Manchester University researchers have developed a simple technique that allows people to monitor their own electrocardiogram (ECG) for drug induced long QT syndrome, a potentially life-threatening condition.
Previously people needed to have an ECG in hospital that was interpreted by a highly trained clinician. In new research published in PLoS One, scientists show that if colour is applied the right way then people can easily monitor hospital-level health data themselves.
An ECG shows complex signal data representing the heart’s electrical activity and is vital for detecting cardiac pathologies.
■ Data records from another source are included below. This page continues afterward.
**src/rtl/crc_pkg.sv**
```systemverilog
package crc_pkg;
  localparam logic [2:0] A_CFG  = 3'd0;
  localparam logic [2:0] A_POLY = 3'd1;
  localparam logic [2:0] A_RES  = 3'd2;
  localparam logic [2:0] A_DATA = 3'd3;
  localparam logic [2:0] A_STAT = 3'd4;

  // ones in bit positions 0..len_f
  function automatic logic [31:0] len_mask(input logic [4:0] len_f);
    logic [31:0] m;
    m = '0;
    for (int i = 0; i < 32; i++)
      if (i <= int'(len_f)) m[i] = 1'b1;
    return m;
  endfunction

  // one serial step of the feedback register
  function automatic logic [31:0] crc_bit(input logic [31:0] crc, input logic [31:0] poly,
                                          input logic [4:0] len_f, input logic d);
    logic        fb;
    logic [31:0] nx;
    fb = crc[len_f] ^ d;
    nx = {crc[30:0], 1'b0};
    if (fb) nx = nx ^ poly;
    return nx & len_mask(len_f);
  endfunction

  function automatic logic [1:0] wsel_clamp(input logic [1:0] w);
    return (w == 2'd3) ? 2'd2 : w;
  endfunction

  function automatic logic [5:0] width_bits(input logic [1:0] w);
    return 6'd8 << wsel_clamp(w);
  endfunction
endpackage

```
**src/rtl/crc_fifo.sv**
```systemverilog
module crc_fifo
  import crc_pkg::*;
#(
  parameter int BYTES = 16
) (
  input  logic                         clk,
  input  logic                         rst_n,
  input  logic [1:0]                   wsel,
  input  logic                         push,
  input  logic [31:0]                  push_data,
  input  logic                         pop,
  output logic [31:0]                  pop_data,
  output logic [$clog2(BYTES+1)-1:0]   count,
  output logic                         full,
  output logic                         empty,
  output logic                         push_ok
);
  localparam int AW = $clog2(BYTES);
  localparam int CW = $clog2(BYTES + 1);

  logic [7:0]    mem [BYTES];
  logic [AW-1:0] rptr, wptr, step;
  logic [1:0]    ws;
  logic [CW-1:0] depth;
  logic          pop_ok;

  assign ws      = wsel_clamp(wsel);
  assign step    = AW'(1) << ws;
  assign depth   = CW'(BYTES >> ws);
  assign full    = (count == depth);
  assign empty   = (count == '0);
  assign push_ok = push && !full;
  assign pop_ok  = pop && !empty;

  always_ff @(posedge clk) begin
    if (push_ok)
      for (int j = 0; j < 4; j++)
        if (j < (1 << ws)) mem[wptr + AW'(j)] <= push_data[8*j +: 8];
  end

  always_ff @(posedge clk or negedge rst_n) begin
    if (!rst_n) begin
      rptr  <= '0;
      wptr  <= '0;
      count <= '0;
    end else begin
      if (push_ok) wptr <= wptr + step;
      if (pop_ok)  rptr <= rptr + step;
      count <= count + CW'(push_ok) - CW'(pop_ok);
    end
  end

  always_comb begin
    for (int j = 0; j < 4; j++)
      pop_data[8*j +: 8] = (j < (1 << ws)) ? mem[rptr + AW'(j)] : 8'h00;
  end
endmodule

```
**src/rtl/crc_shift.sv**
```systemverilog
module crc_shift
  import crc_pkg::*;
(
  input  logic        clk,
  input  logic        rst_n,
  input  logic        start,
  input  logic        fifo_empty,
  input  logic        drain,
  input  logic [31:0] pop_data,
  input  logic [1:0]  wsel,
  input  logic        lsb_first,
  input  logic [31:0] poly,
  input  logic [4:0]  len_f,
  input  logic        ld_en,
  input  logic [31:0] ld_val,
  output logic        pop,
  output logic [31:0] crc,
  output logic        busy,
  output logic        last_step,
  output logic        empty_evt,
  output logic        done_evt
);
  logic [5:0]  left, w;
  logic [31:0] sbuf, align, crc_nx;
  logic        b_hi, b_lo;

  assign w         = width_bits(wsel);
  assign pop       = !busy && start && !fifo_empty;
  assign last_step = busy && (left == 6'd2);
  assign empty_evt = pop && drain;
  assign done_evt  = last_step && fifo_empty;

  assign b_hi   = lsb_first ? sbuf[0] : sbuf[31];
  assign b_lo   = lsb_first ? sbuf[1] : sbuf[30];
  assign crc_nx = crc_bit(crc_bit(crc, poly, len_f, b_hi), poly, len_f, b_lo);
  assign align  = lsb_first ? pop_data : (pop_data << (6'd32 - w));

  always_ff @(posedge clk or negedge rst_n) begin
    if (!rst_n) begin
      busy <= 1'b0;
      left <= '0;
      sbuf <= '0;
    end else if (pop) begin
      busy <= 1'b1;
      left <= w;
      sbuf <= align;
    end else if (busy) begin
      sbuf <= lsb_first ? (sbuf >> 2) : (sbuf << 2);
      left <= left - 6'd2;
      if (last_step) busy <= 1'b0;
    end
  end

  always_ff @(posedge clk or negedge rst_n) begin
    if (!rst_n)      crc <= '0;
    else if (ld_en)  crc <= ld_val;
    else if (busy)   crc <= crc_nx;
  end
endmodule

```
**src/rtl/crc_engine.sv**
```systemverilog
module crc_engine
  import crc_pkg::*;
#(
  parameter int FIFO_BYTES = 16,
  parameter int AW         = 3
) (
  input  logic          clk,
  input  logic          rst_n,
  input  logic          wr_en,
  input  logic [AW-1:0] wr_addr,
  input  logic [31:0]   wr_data,
  input  logic [AW-1:0] rd_addr,
  output logic [31:0]   rd_data,
  input  logic          start,
  output logic          fifo_full,
  output logic          fifo_empty,
  output logic          irq
);
  localparam int CW = $clog2(FIFO_BYTES + 1);

  logic [4:0]    len_f;
  logic [1:0]    wsel;
  logic          lsb_first, int_sel, ovf;
  logic [31:0]   poly, crc, pop_data, result_rd, status;
  logic [CW-1:0] count;
  logic          push, push_ok, pop, drain, ovf_clr, ld_en;
  logic          busy, last_step, empty_evt, done_evt;

  assign push    = wr_en && (wr_addr == AW'(A_DATA));
  assign ld_en   = wr_en && (wr_addr == AW'(A_RES));
  assign ovf_clr = wr_en && (wr_addr == AW'(A_STAT));
  assign drain   = (count == CW'(1)) && !push_ok;

  crc_fifo #(.BYTES(FIFO_BYTES)) u_fifo (
    .clk(clk), .rst_n(rst_n), .wsel(wsel), .push(push), .push_data(wr_data),
    .pop(pop), .pop_data(pop_data), .count(count), .full(fifo_full),
    .empty(fifo_empty), .push_ok(push_ok)
  );

  crc_shift u_shift (
    .clk(clk), .rst_n(rst_n), .start(start), .fifo_empty(fifo_empty), .drain(drain),
    .pop_data(pop_data), .wsel(wsel), .lsb_first(lsb_first), .poly(poly), .len_f(len_f),
    .ld_en(ld_en), .ld_val(wr_data), .pop(pop), .crc(crc), .busy(busy),
    .last_step(last_step), .empty_evt(empty_evt), .done_evt(done_evt)
  );

  always_ff @(posedge clk or negedge rst_n) begin
    if (!rst_n) begin
      len_f     <= '0;
      wsel      <= '0;
      lsb_first <= 1'b0;
      int_sel   <= 1'b0;
      poly      <= '0;
      ovf       <= 1'b0;
      irq       <= 1'b0;
    end else begin
      if (wr_en && wr_addr == AW'(A_CFG)) begin
        len_f     <= wr_data[4:0];
        wsel      <= wr_data[6:5];
        lsb_first <= wr_data[7];
        int_sel   <= wr_data[8];
      end
      if (wr_en && wr_addr == AW'(A_POLY)) poly <= wr_data;
      if (ovf_clr)                         ovf  <= 1'b0;
      else if (push && fifo_full)          ovf  <= 1'b1;
      irq <= int_sel ? empty_evt : done_evt;
    end
  end

  assign result_rd = crc & len_mask(len_f);

  always_comb begin
    status           = '0;
    status[0]        = fifo_empty;
    status[1]        = fifo_full;
    status[2]        = ovf;
    status[4 +: CW]  = count;
  end

  always_comb begin
    case (rd_addr)
      AW'(A_CFG):  rd_data = {23'd0, int_sel, lsb_first, wsel, len_f};
      AW'(A_POLY): rd_data = poly;
      AW'(A_RES):  rd_data = result_rd;
      AW'(A_STAT): rd_data = status;
      default:     rd_data = '0;
    endcase
  end
endmodule

```
**config.mk**
```make
export PLATFORM = sky130hd
export DESIGN_NAME = crc_engine
export DESIGN_NICKNAME = d
export VERILOG_FILES = /design/src/rtl/crc_pkg.sv /design/src/rtl/crc_fifo.sv /design/src/rtl/crc_shift.sv /design/src/rtl/crc_engine.sv
export SDC_FILE = /design/constraint.sdc
export NUM_CORES = 1
export LEC_CHECK = 0
export BUFFER_PORTS_ARGS = -buffer_cell sky130_fd_sc_hd__buf_2
export CELL_PAD_IN_SITES_DETAIL_PLACEMENT = 1
export CELL_PAD_IN_SITES_GLOBAL_PLACEMENT = 1
export CORE_ASPECT_RATIO = 1.25
export CORE_MARGIN = 4
export CORE_UTILIZATION = 37
export CTS_BUF_LIST = sky130_fd_sc_hd__clkbuf_2 sky130_fd_sc_hd__clkbuf_4 sky130_fd_sc_hd__clkbuf_8
export DETAILED_ROUTE_END_ITERATION = 10
export GPL_TIMING_DRIVEN = 0
export MAX_ROUTING_LAYER = met4
export PLACE_DENSITY_LB_ADDON = 0.15
export SYNTH_ARGS = -nofsm -noshare
export SYNTH_HDL_FRONTEND = slang
export SYNTH_SLANG_ARGS = --single-unit
export TNS_END_PERCENT = 1
```
**constraint.sdc**
```tcl
create_clock -name clk -period 5.34 [get_ports clk]
set_input_delay 1.068 -clock clk [delete_from_list [all_inputs] [get_ports clk]]
set_output_delay 1.068 -clock clk [all_outputs]
set_load 0.05 [all_outputs]
```
==> flow_metrics.tcl <==
set metrics [dict create \
    outcome "finished with violations" \
    violations "capacitance limit, slew limit" \
    async_reset_ff_frac 0.496 \
    drt_wl_total_um 128000 \
    drv_slew 22 \
    finalPower_w 0.0135 \
    min_period_ns 5.27 \
    slew_headroom -0.0783 \
    synth-compound-area-share 0.160 \
    htreeDepth 2 \
    hold_viol 0 \
    grt_pass1_wl_um 178000 \
    grt_pass1_vias 23500 \
    syn_avg_cell_area_sq_um 9.13 \
    fin_tns_setup_ns 0 \
    synth_largest_area_cell "edfxtp_1" \
    maxCapViolCount 2 \
    place.gp.congestion 1.10 \
    synth_top_area_frac 0.170 \
    synth-warning-count 0 \
    power.leakage_nw 9.48 \
    gr-usage-all-layers 0.391 \
    peakVddDrop_mv 0.238 \
    ys.flop_type "edfxtp_1" \
    worst_clock_skew_ns 0.0405 \
    cp-end-kind "register" \
    synth_seq_cells 254 \
    hpwl_um 99300 \
    critPathLaunchType "register" \
    io_pins 77 \
    hold_buffers 0 \
    power_density_nw_per_um2 534 \
    synth_edf_count 128 \
    worstSetupPathType "reg -> reg" \
    synth_simple_gate_area_frac 0.180 \
    fillCellCount 6961 \
    cts_root_buffer "clkbuf_8" \
    tritoncts "yes" \
    core_sq_um 59900 \
    cts_sinks 254 \
    clk_pin_slew_ns 0.06 \
    fp-row-count 100 \
    yosys.area_share.adder 0.0132 \
    vias_per_cell 6.81 \
    critPathMaxFanout 10 \
    worstPathRequired_ns 5.91 \
    synthXorXnorAreaFrac 0.0158 \
    synthTopCellsByCount "nand2_1 (399), o21ai_0 (280), clkbuf_1 (188)" \
    clock.fmax_mhz 190 \
    drtIter0Drc 2455 \
    drc 0 \
    gr-total-overflow 0 \
    cts_buffers 50 \
    yosysSeqAreaShare 0.310 \
    synth_most_common_cell "nand2_1" \
    synth.net_count 2536 \
    finalSetupViolCount 0 \
    seq_area_sq_um 7000 \
    synth_area_leaders "edfxtp_1 (17%), mux4_2 (16%), dfrtp_1 (14%)" \
    multiInputGateArea_sq_um 14600 \
    dieArea_sq_um 65000 \
    start_util 0.376 \
    portBuffers 43 \
    ys_types 78 \
    tightest_slew_ns 1.62 \
    worstHoldPathType "in -> async" \
    reg2reg_slack_ns 0.07 \
    clk_latency_ns 0.68 \
    r2r_end "u_shift.crc[19]$_DFFE_PN0P_" \
    grt_max_degree 70 \
    die_h_um 284 \
    final_util 0.422 \
    min_period_over_period 0.986 \
    dr.pass1.iters 6 \
    die_w_um 229 \
    antenna_found_initial 4 \
    r2r-start "len_f[1]$_DFFE_PN0P_" \
    netlist_area_sq_um 22600 \
    drive_above_1_share 0.182 \
    r2r_cells 18 \
    antenna_left 0 \
    critPathArrivalTime_ns 5.83 \
    synth_top_family_by_area "multiplexers" \
    cts_buffer_depth 3 \
    vias 23100 \
    drt-wirelength-per-cell_um 37.7 \
    synthToLayoutAreaGrowth_pct 12.1 \
    nNetsFinal 2643 \
    syn_inst 2472 \
    synthMuxAreaShare 0.269 \
    grt_setup_unrepaired "false" \
]
-- critical path, stage by stage, from the launching register on --
cell      delay [ns]
dfrtp_1         0.32
clkbuf_4        0.20
mux4_2          0.53
mux2_2          0.30
a2111o_1        0.44
nand4_1         0.16
clkbuf_4        0.28
buf_4           0.23
buf_4           0.27
a31oi_1         0.15
nor2_1          0.20
a211oi_1        0.11
o21ai_1         0.27
or4b_1          0.45
buf_2           0.21
o21ai_4         0.29
buf_6           0.21
nand2_2         0.18
o311ai_2        0.31
-- metal layers --
metal / share of wire / GRT usage / routed length (um) / vias to the layer above
met1: 0.36 / 0.435 / 45800 / 11800
met2: 0.48 / 0.631 / 60900 / 1241
met3: 0.064 / 0.0583 / 8130 / 464
met5: 0 / - / 0 / -
met4: 0.10 / 0.305 / 12800 / 0
li1: - / - / - / 9549
-- worst max-delay path by stage --
stage	endpoint	startpoint	slack, ns
after CTS	u_shift.crc[19]$_DFFE_PN0P_	len_f[1]$_DFFE_PN0P_	0.008
after detailed placement	u_shift.sbuf[28]$_DFFE_PN0N_	u_fifo.rptr[1]$_DFFE_PN0P_	-3.11
final	u_shift.crc[19]$_DFFE_PN0P_	len_f[1]$_DFFE_PN0P_	0.07
after global placement	u_shift.sbuf[25]$_DFFE_PN0N_	u_fifo.rptr[1]$_DFFE_PN0P_	-3.11
after global routing	u_shift.crc[19]$_DFFE_PN0P_	len_f[1]$_DFFE_PN0P_	0.02
after floorplan	u_shift.sbuf[30]$_DFFE_PN0N_	u_fifo.rptr[1]$_DFFE_PN0P_	0.17
-- placed cells by master, fill, tap and decap left out, types with 27 or more instances in the layout --
cell      netlist  routed
clkbuf_8        0      60
buf_2          17      57
nor3b_1        28      28
clkbuf_1      188     173
edfxtp_1      128     128
o21ai_0       280     278
a21oi_1        97      96
nor3_1         65      61
dfrtp_1       126     126
nand3_1        63      61
nand4_1        32      32
mux2_2         74      74
a211oi_1       27      27
inv_1          39      39
nor2_1        179     178
mux4_2        164     164
nand2_1       399     397
buf_1          48      41
mux2i_1       155     153
a22oi_1        28      28
-- layout make-up --
class | count | area share
diodes | 4 | 0.000396
plain buffers | 253 | 0.0416
clock buffers | 72 | 0.0362
clock inverters | 19 | 0.00910
inverters | 43 | 0.00648
multi-input cells | 1919 | 0.577
flip-flops and latches | 254 | 0.277
well taps | 765 | 0.0378
repair buffers | 58 | 0.0152
-- cells by family (layout without fill, tap and decap cells) --
kind of cell	after synthesis	count (layout)
AOI/OAI and AO/OA	583	583
xor gates and xnor gates	39	39
adders and majority gates	22	22
buffers and inverters	299	445
DFF	254	254
muxes	393	393
other	0	4
and+or+nand+nor	882	882
-- sequential cells by signal (all words and copies together) (netlist names), 2 cells and up --
| register | flops |
|---|---|
| u_fifo.count | 5 |
| u_shift.left | 5 |
| u_fifo.mem | 128 |
| len_f | 5 |
| u_fifo.rptr | 4 |
| u_shift.sbuf | 32 |
| u_fifo.wptr | 4 |
| u_shift.crc | 32 |
| wsel | 2 |
| poly | 32 |
-- where the power goes --
| part | switching [W] | internal [W] |
|---|---|---|
| Combinational | 0.00509 | 0.00312 |
| Clock | 0.00101 | 0.00135 |
| Sequential | 0.000508 | 0.00242 |
-- repair_timing --
action,in CTS,in global routing
setup buffers,9,0
endpoints found under the setup margin,73,75
resized for setup,67,14
pin swaps,4,0
-- per-stage QoR --
step	instance area [sq um]	setup WS (ns)	hold WS [ns]	cells
after floorplan	22600	0.169	0.462	2472
after global placement	23700	-3.11	0.490	3280
after detailed placement	23900	-3.11	0.503	3286
after CTS	25300	0.00770	0.383	3385
after global routing	25300	0.0187	0.413	3386
final	25300	0.0739	0.408	3387
Note: power is estimated with default switching activity, not from simulation.
[src/rtl/pgchk_fault_gen.sv]
module pgchk_fault_gen
  import pgchk_pkg::*;
#(
  parameter int CAUSE_W   = 5,
  parameter int CAUSE_IPF = 12,
  parameter int CAUSE_LPF = 13,
  parameter int CAUSE_SPF = 15
) (
  input  logic               pass_i,
  input  acc_e               kind_i,
  input  logic               amo_i,
  input  priv_e              cur_priv_i,
  output logic               grant_o,
  output logic [CAUSE_W-1:0] cause_o,
  output logic               tval_to_m_o
);

  localparam logic [CAUSE_W-1:0] C_IPF = CAUSE_W'(CAUSE_IPF);
  localparam logic [CAUSE_W-1:0] C_LPF = CAUSE_W'(CAUSE_LPF);
  localparam logic [CAUSE_W-1:0] C_SPF = CAUSE_W'(CAUSE_SPF);

  logic [CAUSE_W-1:0] fault_cause;
  logic               fault_to_m;

  always_comb begin
    unique case (kind_i)
      ACC_FETCH: begin
        fault_cause = C_IPF;
        fault_to_m  = 1'b0;
      end
      ACC_LOAD: begin
        fault_cause = amo_i ? C_SPF : C_LPF;
        fault_to_m  = (cur_priv_i == PRIV_M);
      end
      default: begin
        fault_cause = C_SPF;
        fault_to_m  = (cur_priv_i == PRIV_M);
      end
    endcase
    grant_o     = pass_i;
    cause_o     = pass_i ? '0 : fault_cause;
    tval_to_m_o = pass_i ? 1'b0 : fault_to_m;
  end

  always_comb begin
    if (!pass_i && (kind_i == ACC_FETCH)) begin
      AST_FETCH_TVAL_SUP: assert (!tval_to_m_o);
    end
  end

endmodule

[src/rtl/page_perm_check.sv]
module page_perm_check
  import pgchk_pkg::*;
#(
  parameter int CAUSE_W   = 5,
  parameter int CAUSE_IPF = 12,
  parameter int CAUSE_LPF = 13,
  parameter int CAUSE_SPF = 15
) (
  input  logic [PERM_W-1:0]  pte_perm_i,
  input  logic [1:0]         acc_kind_i,
  input  logic               amo_i,
  input  logic [1:0]         cur_priv_i,
  input  logic               mprv_i,
  input  logic [1:0]         mpp_i,
  input  logic               sum_i,
  input  logic               mxr_i,
  input  logic               force_fail_i,
  output logic               grant_o,
  output logic [CAUSE_W-1:0] cause_o,
  output logic               tval_to_m_o
);

  perm_t perm;
  acc_e  kind;
  priv_e cur_priv;
  priv_e prev_priv;
  priv_e eff_priv;
  logic  is_fetch;
  logic  base_ok;
  logic  pass;

  always_comb begin
    perm      = perm_t'(pte_perm_i);
    kind      = acc_e'(acc_kind_i);
    cur_priv  = priv_e'(cur_priv_i);
    prev_priv = priv_e'(mpp_i);
    is_fetch  = (kind == ACC_FETCH);
  end

  pgchk_mode_sel u_mode_sel (
    .cur_priv_i (cur_priv),
    .mpp_i      (prev_priv),
    .mprv_i     (mprv_i),
    .is_fetch_i (is_fetch),
    .eff_priv_o (eff_priv)
  );

  pgchk_base_ok u_base_ok (
    .valid_i      (perm.v),
    .user_i       (perm.u),
    .eff_priv_i   (eff_priv),
    .sum_i        (sum_i),
    .is_fetch_i   (is_fetch),
    .force_fail_i (force_fail_i),
    .base_ok_o    (base_ok)
  );

  pgchk_acc_ok u_acc_ok (
    .base_ok_i (base_ok),
    .kind_i    (kind),
    .r_i       (perm.r),
    .w_i       (perm.w),
    .x_i       (perm.x),
    .mxr_i     (mxr_i),
    .pass_o    (pass)
  );

  pgchk_fault_gen #(
    .CAUSE_W   (CAUSE_W),
    .CAUSE_IPF (CAUSE_IPF),
    .CAUSE_LPF (CAUSE_LPF),
    .CAUSE_SPF (CAUSE_SPF)
  ) u_fault_gen (
    .pass_i      (pass),
    .kind_i      (kind),
    .amo_i       (amo_i),
    .cur_priv_i  (cur_priv),
    .grant_o     (grant_o),
    .cause_o     (cause_o),
    .tval_to_m_o (tval_to_m_o)
  );

  always_comb begin
    if (grant_o) begin
      AST_GRANT_CLEAN: assert ((cause_o == '0) && !tval_to_m_o);
    end
    if (force_fail_i) begin
      AST_FORCE_NO_GRANT: assert (!grant_o);
    end
  end

endmodule

[config.mk]
export PLATFORM = sky130hd
export DESIGN_NAME = page_perm_check
export DESIGN_NICKNAME = d
export VERILOG_FILES = /design/src/rtl/pgchk_pkg.sv /design/src/rtl/pgchk_mode_sel.sv /design/src/rtl/pgchk_base_ok.sv /design/src/rtl/pgchk_acc_ok.sv /design/src/rtl/pgchk_fault_gen.sv /design/src/rtl/page_perm_check.sv
export SDC_FILE = /design/constraint.sdc
export NUM_CORES = 1
export LEC_CHECK = 0
export ABC_AREA = 1
export BUFFER_PORTS_ARGS = -buffer_cell sky130_fd_sc_hd__buf_2
export CAP_MARGIN = 30
export CORE_AREA = 2 2 39 41
export DETAILED_ROUTE_END_ITERATION = 10
export DIE_AREA = 0 0 41 43
export PLACE_DENSITY = 0.43
export SETUP_SLACK_MARGIN = 0.02
export SYNTH_ARGS = -nofsm -noshare
export SYNTH_HDL_FRONTEND = slang
export SYNTH_SLANG_ARGS = --single-unit
[constraint.sdc]
create_clock -name vclk -period 0.96
set_input_delay 0.096 -clock vclk [all_inputs]
set_output_delay 0.096 -clock vclk [all_outputs]
set_load 0.01 [all_outputs]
In a statement, Manchester University’s Dr Caroline Jay said: “For decades we’ve assumed that only medical experts can interpret ECGs. We now have evidence that if you display an ECG in the right way, it can easily be interpreted by a patient.”
The breakthrough could be valuable in evaluating the risk of long QT syndrome, a heart rhythm problem that occurs when the heart muscle takes longer than normal to recharge between beats. Many common medications can cause this, potentially leading to sudden death due to arrhythmia.
“Here, we’ve shown that it is simple for lay people to understand when they might be at risk of long QT syndrome,” said Dr Jay. “Empowering people to understand and monitor their own ECG is a huge leap forward for public health, as it will reduce the number of times people have to go into hospital for routine check-ups, and ensure they get emergency medical attention as soon as they need it.”
The newly developed technique works on a ‘single lead’ ECG, which is the heart reading available on a smart watch. A spectrum of colour is applied to the area under the ECG signal from blue to red. According to Manchester University, more warm colours indicate the greater the risk of long QT syndrome.
Long QT syndrome often does not cause symptoms, so an ECG is the only way to pick it up. Self-monitoring is particularly useful when someone starts taking a new form of medication, as they will be able to contact their doctor as soon as they notice an issue.
The technique is currently being used as the basis for a new Artificial Intelligence approach that can detect QT-interval lengthening automatically.